My last contact with Ogre 3D had been in 2008, when I had created an experimental x64 build (back then, OpenJPEG, FreeImage and some other dependencies didn’t yet build in x64 by default).
This worked out fine, but I didn’t find the time to actually do anything with Ogre. Finally, during the past weekend, I took a closer look at Mogre, a C++/CLI-based wrapper that enables you to use Ogre in .NET languages.
Dependencies, Dependencies
I’m always a bit saddened if I see AAA games installing 3 different versions of the Visual C++ runtime and requiring 4 versions of the D3DX libraries at once. That means the developers simply used what binaries they could find, without investing a little bit of time to do a consistent build.

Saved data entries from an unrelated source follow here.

===== config.mk =====
export PLATFORM = sky130hd
export DESIGN_NAME = periph_arbiter
export DESIGN_NICKNAME = d
export VERILOG_FILES = /design/src/rtl/periph_arbiter.sv
export SDC_FILE = /design/constraint.sdc
export NUM_CORES = 1
export LEC_CHECK = 0
export BUFFER_PORTS_ARGS = -buffer_cell sky130_fd_sc_hd__buf_2
export CORE_MARGIN = 2
export CORE_UTILIZATION = 45
export DETAILED_ROUTE_END_ITERATION = 8
export PLACE_DENSITY = 0.81
export SLEW_MARGIN = 20
export SYNTH_ARGS = -nofsm -noshare
export SYNTH_HDL_FRONTEND = slang
export SYNTH_SLANG_ARGS = --single-unit

===== constraint.sdc =====
create_clock -name clk_i -period 4.5 [get_ports clk_i]
set_clock_uncertainty 0.05 [all_clocks]
set_input_delay 1.125 -clock clk_i [delete_from_list [all_inputs] [get_ports clk_i]]
set_output_delay 1.125 -clock clk_i [all_outputs]
set_load 0.1 [all_outputs]

===== src/rtl/periph_arbiter.sv =====
// periph_arbiter
//   Two-port round-robin arbiter and access sequencer for the 4-register peripheral window.
//   Requester 0 (CPU data port) and requester 1 (DMA/debug port) are serialised; each access
//   holds the peripheral select for WAIT_CYCLES+1 cycles, then pulses the owner's ready.
//
// Ports
//   clk_i, reset_i            clock, asynchronous active-high reset
//   rN_req_i                  access request, held until rN_ready_o
//   rN_addr_i                 byte address, bits [3:2] select the register
//   rN_we_i                   byte write enables, 4'b0000 = read
//   rN_wdata_i                write data
//   rN_ready_o                one-cycle completion pulse
//   rN_rdata_o                read data, held until the next read by that requester completes
//   ce_o, pwe_o               peripheral chip enable / write enable
//   addr_o, pwdata_o          peripheral register index / write data
//   prdata_i                  peripheral read data
//   busy_o                    FSM not idle
//   owner_o                   requester currently or most recently granted

module periph_arbiter #(
   parameter int unsigned WAIT_CYCLES = 2
) (
   input  logic        clk_i,
   input  logic        reset_i,

   input  logic        r0_req_i,
   input  logic [31:0] r0_addr_i,
   input  logic [3:0]  r0_we_i,
   input  logic [31:0] r0_wdata_i,
   output logic        r0_ready_o,
   output logic [31:0] r0_rdata_o,

   input  logic        r1_req_i,
   input  logic [31:0] r1_addr_i,
   input  logic [3:0]  r1_we_i,
   input  logic [31:0] r1_wdata_i,
   output logic        r1_ready_o,
   output logic [31:0] r1_rdata_o,

   output logic        ce_o,
   output logic        pwe_o,
   output logic [1:0]  addr_o,
   output logic [31:0] pwdata_o,
   input  logic [31:0] prdata_i,

   output logic        busy_o,
   output logic        owner_o
);

   localparam logic [7:0] WaitInit = 8'(WAIT_CYCLES);

   typedef enum logic [1:0] {StIdle, StAccess, StDone} state_e;

   state_e      state_q, state_d;
   logic [7:0]  cnt_q, cnt_d;
   logic        owner_q, owner_d;
   logic        last_owner_q, last_owner_d;
   logic [1:0]  addr_q, addr_d;
   logic [3:0]  we_q, we_d;
   logic [31:0] wdata_q, wdata_d;
   logic [31:0] r0_rdata_q, r0_rdata_d;
   logic [31:0] r1_rdata_q, r1_rdata_d;

   logic        req_any;
   logic        gnt;

   // Only the register index bits of the byte address matter.
   logic        unused_addr;
   assign unused_addr = ^{r0_addr_i[31:4], r0_addr_i[1:0], r1_addr_i[31:4], r1_addr_i[1:0]};

   // On a tie the requester that did not go last wins; otherwise the lone requester wins.
   assign req_any = r0_req_i | r1_req_i;
   assign gnt     = (r0_req_i & r1_req_i) ? ~last_owner_q : r1_req_i;

   // State register
   always_ff @(posedge clk_i or posedge reset_i) begin
      if (reset_i) begin
         state_q <= StIdle;
      end else begin
         state_q <= state_d;
      end
   end

   // Next-state logic
   always_comb begin
      state_d = state_q;
      unique case (state_q)
         StIdle:   if (req_any) state_d = StAccess;
         StAccess: if (cnt_q == 8'd0) state_d = StDone;
         StDone:   state_d = StIdle;
         default:  state_d = StIdle;
      endcase
   end

   // Outputs, decoded from state and captured registers only
   always_comb begin
      ce_o       = (state_q == StAccess);
      pwe_o      = (state_q == StAccess) && (we_q != 4'b0000);
      addr_o     = addr_q;
      pwdata_o   = wdata_q;
      r0_ready_o = (state_q == StDone) && !owner_q;
      r1_ready_o = (state_q == StDone) && owner_q;
      r0_rdata_o = r0_rdata_q;
      r1_rdata_o = r1_rdata_q;
      busy_o     = (state_q != StIdle);
      owner_o    = owner_q;
   end

   // Datapath next-state
   always_comb begin
      cnt_d        = cnt_q;
      owner_d      = owner_q;
      last_owner_d = last_owner_q;
      addr_d       = addr_q;
      we_d         = we_q;
      wdata_d      = wdata_q;
      r0_rdata_d   = r0_rdata_q;
      r1_rdata_d   = r1_rdata_q;
      unique case (state_q)
         StIdle: begin
            if (req_any) begin
               owner_d = gnt;
               addr_d  = gnt ? r1_addr_i[3:2] : r0_addr_i[3:2];
               we_d    = gnt ? r1_we_i : r0_we_i;
               wdata_d = gnt ? r1_wdata_i : r0_wdata_i;
               cnt_d   = WaitInit;
            end
         end
         StAccess: begin
            if (cnt_q == 8'd0) begin
               // Writes leave the owner's read-data register untouched.
               if (we_q == 4'b0000) begin
                  if (owner_q) begin
                     r1_rdata_d = prdata_i;
                  end else begin
                     r0_rdata_d = prdata_i;
                  end
               end
            end else begin
               cnt_d = cnt_q - 8'd1;
            end
         end
         StDone: begin
            last_owner_d = owner_q;
         end
         default: ;
      endcase
   end

   // Datapath registers; last_owner resets to 1 so requester 0 wins the first tie.
   always_ff @(posedge clk_i or posedge reset_i) begin
      if (reset_i) begin
         cnt_q        <= 8'd0;
         owner_q      <= 1'b0;
         last_owner_q <= 1'b1;
         addr_q       <= 2'b00;
         we_q         <= 4'b0000;
         wdata_q      <= 32'd0;
         r0_rdata_q   <= 32'd0;
         r1_rdata_q   <= 32'd0;
      end else begin
         cnt_q        <= cnt_d;
         owner_q      <= owner_d;
         last_owner_q <= last_owner_d;
         addr_q       <= addr_d;
         we_q         <= we_d;
         wdata_q      <= wdata_d;
         r0_rdata_q   <= r0_rdata_d;
         r1_rdata_q   <= r1_rdata_d;
      end
   end

endmodule


==> out/results.ini <==
[route]
ant_nets=0
vias=3686
wirelength_um=11700
avgRoutedWirePerCell_um=15.7
vias_per_cell=4.98
drcViolationCount=0
firstDrtPassIters=4
drt_iter0_drc=190

[clock_network]
root_buffer=clkbuf_8
clk_latency_ns=0.51
cts_setup_buffers=0
clock_path_buffers=2
cts_hold_buf=0
cts_made_buffers=17
ctsResizeCount=0
cts.clk_slew.worst_paths_ns=0.05
htree_levels=4
tritoncts=yes
clock_sinks=114

[global_routing]
grt_use_total_pct=19.3
grt_max_degree=87
grt_pass1_wl_um=17800
gr-total-overflow=0
antenna_found_initial=0
grt_pass1_vias=3590

[synth]
syn_avg_cell_area_um2=13.6
yosys.cell_types.count=37
ys_warn_count=0
syn_inst=370
synth-seq-cells=114
ys_seq_area_share_pct=56.6
synth_area_um2=5040
synth_nets=544

[floorplan]
start_util_pct=46.3
die_x_um=110
rows=38
chipHeight_um=110
dieArea_um2=12100
core-area_um2=10900
io_pins=276

[sta]
tightest_slew_ns=0.787
finalSetupViolations=0
tns_ns=0
fmax_mhz=326
holdWs_ns=0.421
fin_crit_sh_pct=68.1
max_slew_margin_pct=47.6
drv_slew=0
rsz0062_at_grt=false
fin_crit_ns=3.07
hold_viol=0

[worst_setup_path]
critPathCaptureType=primary output
worstPathArrival_ns=1.89
critPathKind=reg2out
start_kind=register
critPathMaxFanout=3
cp.required_ns=3.32

[flow_run]
drv_cap=0

[layout]
n_antenna_cell=0
nNetsFinal=764
syn2layout_area_growth_pct=34.8
drive_above_1_share_pct=54.0

[worst_hold_path]
min_path_type=reg2reg

[placement]
io_buffers=215
place.gp.congestion=0.757
dp_hpwl_um=8270

[status]
status=complete, no violations

==> sequential cells by signal, indices dropped and copies added, names as in the netlist <==
name / count
r1_rdata_o: 32
cnt_q: 8
last_owner_q: 1
state_q: 2
r0_rdata_o: 32
we_q: 4
owner_o: 1
addr_o: 2
pwdata_o: 32
==> path summary, 6_finish.rpt <==
kind                                  end  slack, ns        start  cells after the start
max                                 pwe_o       1.43      we_q[1]                      3
min                           pwdata_o[3]       0.42  pwdata_o[3]                      2
max reg2reg                       we_q[0]       2.38   state_q[1]                      5
min reg2reg                   pwdata_o[3]       0.42  pwdata_o[3]                      2
max in group asynchronous  r1_rdata_o[29]       2.80      reset_i                      3
min in group asynchronous         we_q[2]       0.72      reset_i                      2
==> cells in the mapped netlist <==
master / count / area, um^2
a31o_2: 1 / 8.76
nand3_1: 2 / 10.0
buf_6: 6 / 67.6
and4b_1: 1 / 10.0
nand4_2: 2 / 25.0
o21ai_0: 40 / 200
nor2b_1: 2 / 12.5
nand3b_1: 1 / 7.51
o21ai_2: 1 / 8.76
mux2i_1: 40 / 400
or2_2: 2 / 12.5
a21boi_1: 1 / 7.51
ha_1: 2 / 25.0
nor3b_2: 1 / 12.5
dfrtp_1: 113 / 2830
xnor2_1: 2 / 17.5
or4_1: 1 / 7.51
nor4_4: 1 / 21.3
dfstp_2: 1 / 26.3
clkbuf_1: 5 / 18.8
nand2_1: 44 / 165
or3b_2: 1 / 8.76
buf_2: 8 / 40.0
o2111ai_1: 1 / 8.76
nor4_1: 2 / 12.5
nor2_1: 10 / 37.5
nand2b_1: 1 / 6.26
nor4_2: 1 / 12.5
xor2_1: 1 / 8.76
inv_1: 4 / 15.0
nor3_1: 2 / 10.0
nor3b_1: 3 / 22.5
a31oi_1: 1 / 6.26
a21oi_1: 1 / 5.00
a21o_1: 1 / 7.51
mux2_4: 60 / 901
mux2_2: 4 / 45.0
==> logic make-up (layout without fill, tap and decap cells) <==
| kind of cell | after synthesis | after routing | share of synthesized area, % |
|---|---|---|---|
| DFF | 114 | 114 | 56.6 |
| muxes | 104 | 104 | 26.7 |
| and+or+nand+nor | 77 | 77 | 7.82 |
| AOI/OAI and AO/OA | 47 | 47 | 5.02 |
| buffers and inverters | 23 | 253 | 2.81 |
| xor gates and xnor gates | 3 | 3 | 0.521 |
| adders and majority gates | 2 | 2 | 0.496 |
==> cell usage in the layout (no fill, tap or decap), types with 2 or more instances in the layout <==
master and count:
bufinv_16 3, nand2_1 44, ha_1 2, o21ai_0 40, nor3_1 2, or2_2 2
clkbuf_16 16, buf_2 215, nor3b_1 3, xnor2_1 2, nand4_2 2, clkbuf_8 4
mux2_2 4, nor2_1 10, buf_4 5, nor4_1 2, nand3_1 2, mux2i_1 40
clkbuf_1 3, dfrtp_1 113, clkinv_2 3, mux2_4 60, inv_1 3
==> critical path: stages, from the launching register on <==
cell and delay, ns:
dfrtp_1 0.39, nor4_2 0.59, nor2b_1 0.09, buf_2 0.31
==> per-stage QoR <==
stage                     worst slack, ns  area (um^2)  std cells  util, %
after global routing                 1.34         6790        740     62.4
final                                1.43         6790        740     62.4
after CTS                            1.36         6790        740     62.4
after detailed placement             1.64         6220        711     57.1
after global placement               1.75         6220        711     57.1
after floorplan                     0.311         5040        370        -
==> cell type report <==
type | instances | area [um^2]
fillers | 844 | 4100
clock inverters | 6 | 105
clock buffers | 23 | 467
well taps | 140 | 175
inverters | 4 | 20.0
repair buffers | 220 | 1110
multi-input cells | 233 | 2060
flip-flops and latches | 114 | 2850
==> layer usage <==
| metal | global-route usage, % | part of all wire, % | vias up |
|---|---|---|---|
| li1 | - | - | 1730 |
| met1 | 22.6 | 41 | 1768 |
| met2 | 32.0 | 48 | 174 |
| met3 | 7.47 | 9.5 | 14 |
| met4 | 7.23 | 1.5 | 0 |
| met5 | 0 | 0 | - |
Power is left out: the tool's default activity adds up to more than one toggle a clock period on the data nets, which glitch-free logic cannot reach.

So I decided to do better and get me some good builds of all of Mogre’s dependencies. I decided to use the Visual C++ Multithreaded DLL runtime, which means all C/C++ library code is loaded from msvcr100.dll (C) and msvcp100.dll (C++) only once and all libraries share a single heap. That sounds better to me than having half a dozen different runtimes in memory, some compiled into their DLLs statically, others loaded from various msvc*.dlls :)
The most difficult part was FreeImage due to its tons of image loading libraries it contains: ilmbase, openexr, libjpeg, zlib (for libpng), libpng, libmng, libtiff, libraw and libungif. After some effort, I ended up with this nice set of binaries: FreeImage 3.15.1 binaries.
Next was Boost. Not too difficult to compile, but one gigantic collection of C++ headers that takes minutes to download from a Subversion repository. Luckily, Boost consist of individual libraries, so I checked which libraries I really wanted (regex, datetime and math) and only included the minimal amount of headers needed for those libraries. Instead of 8597 headers, I ended up with 902.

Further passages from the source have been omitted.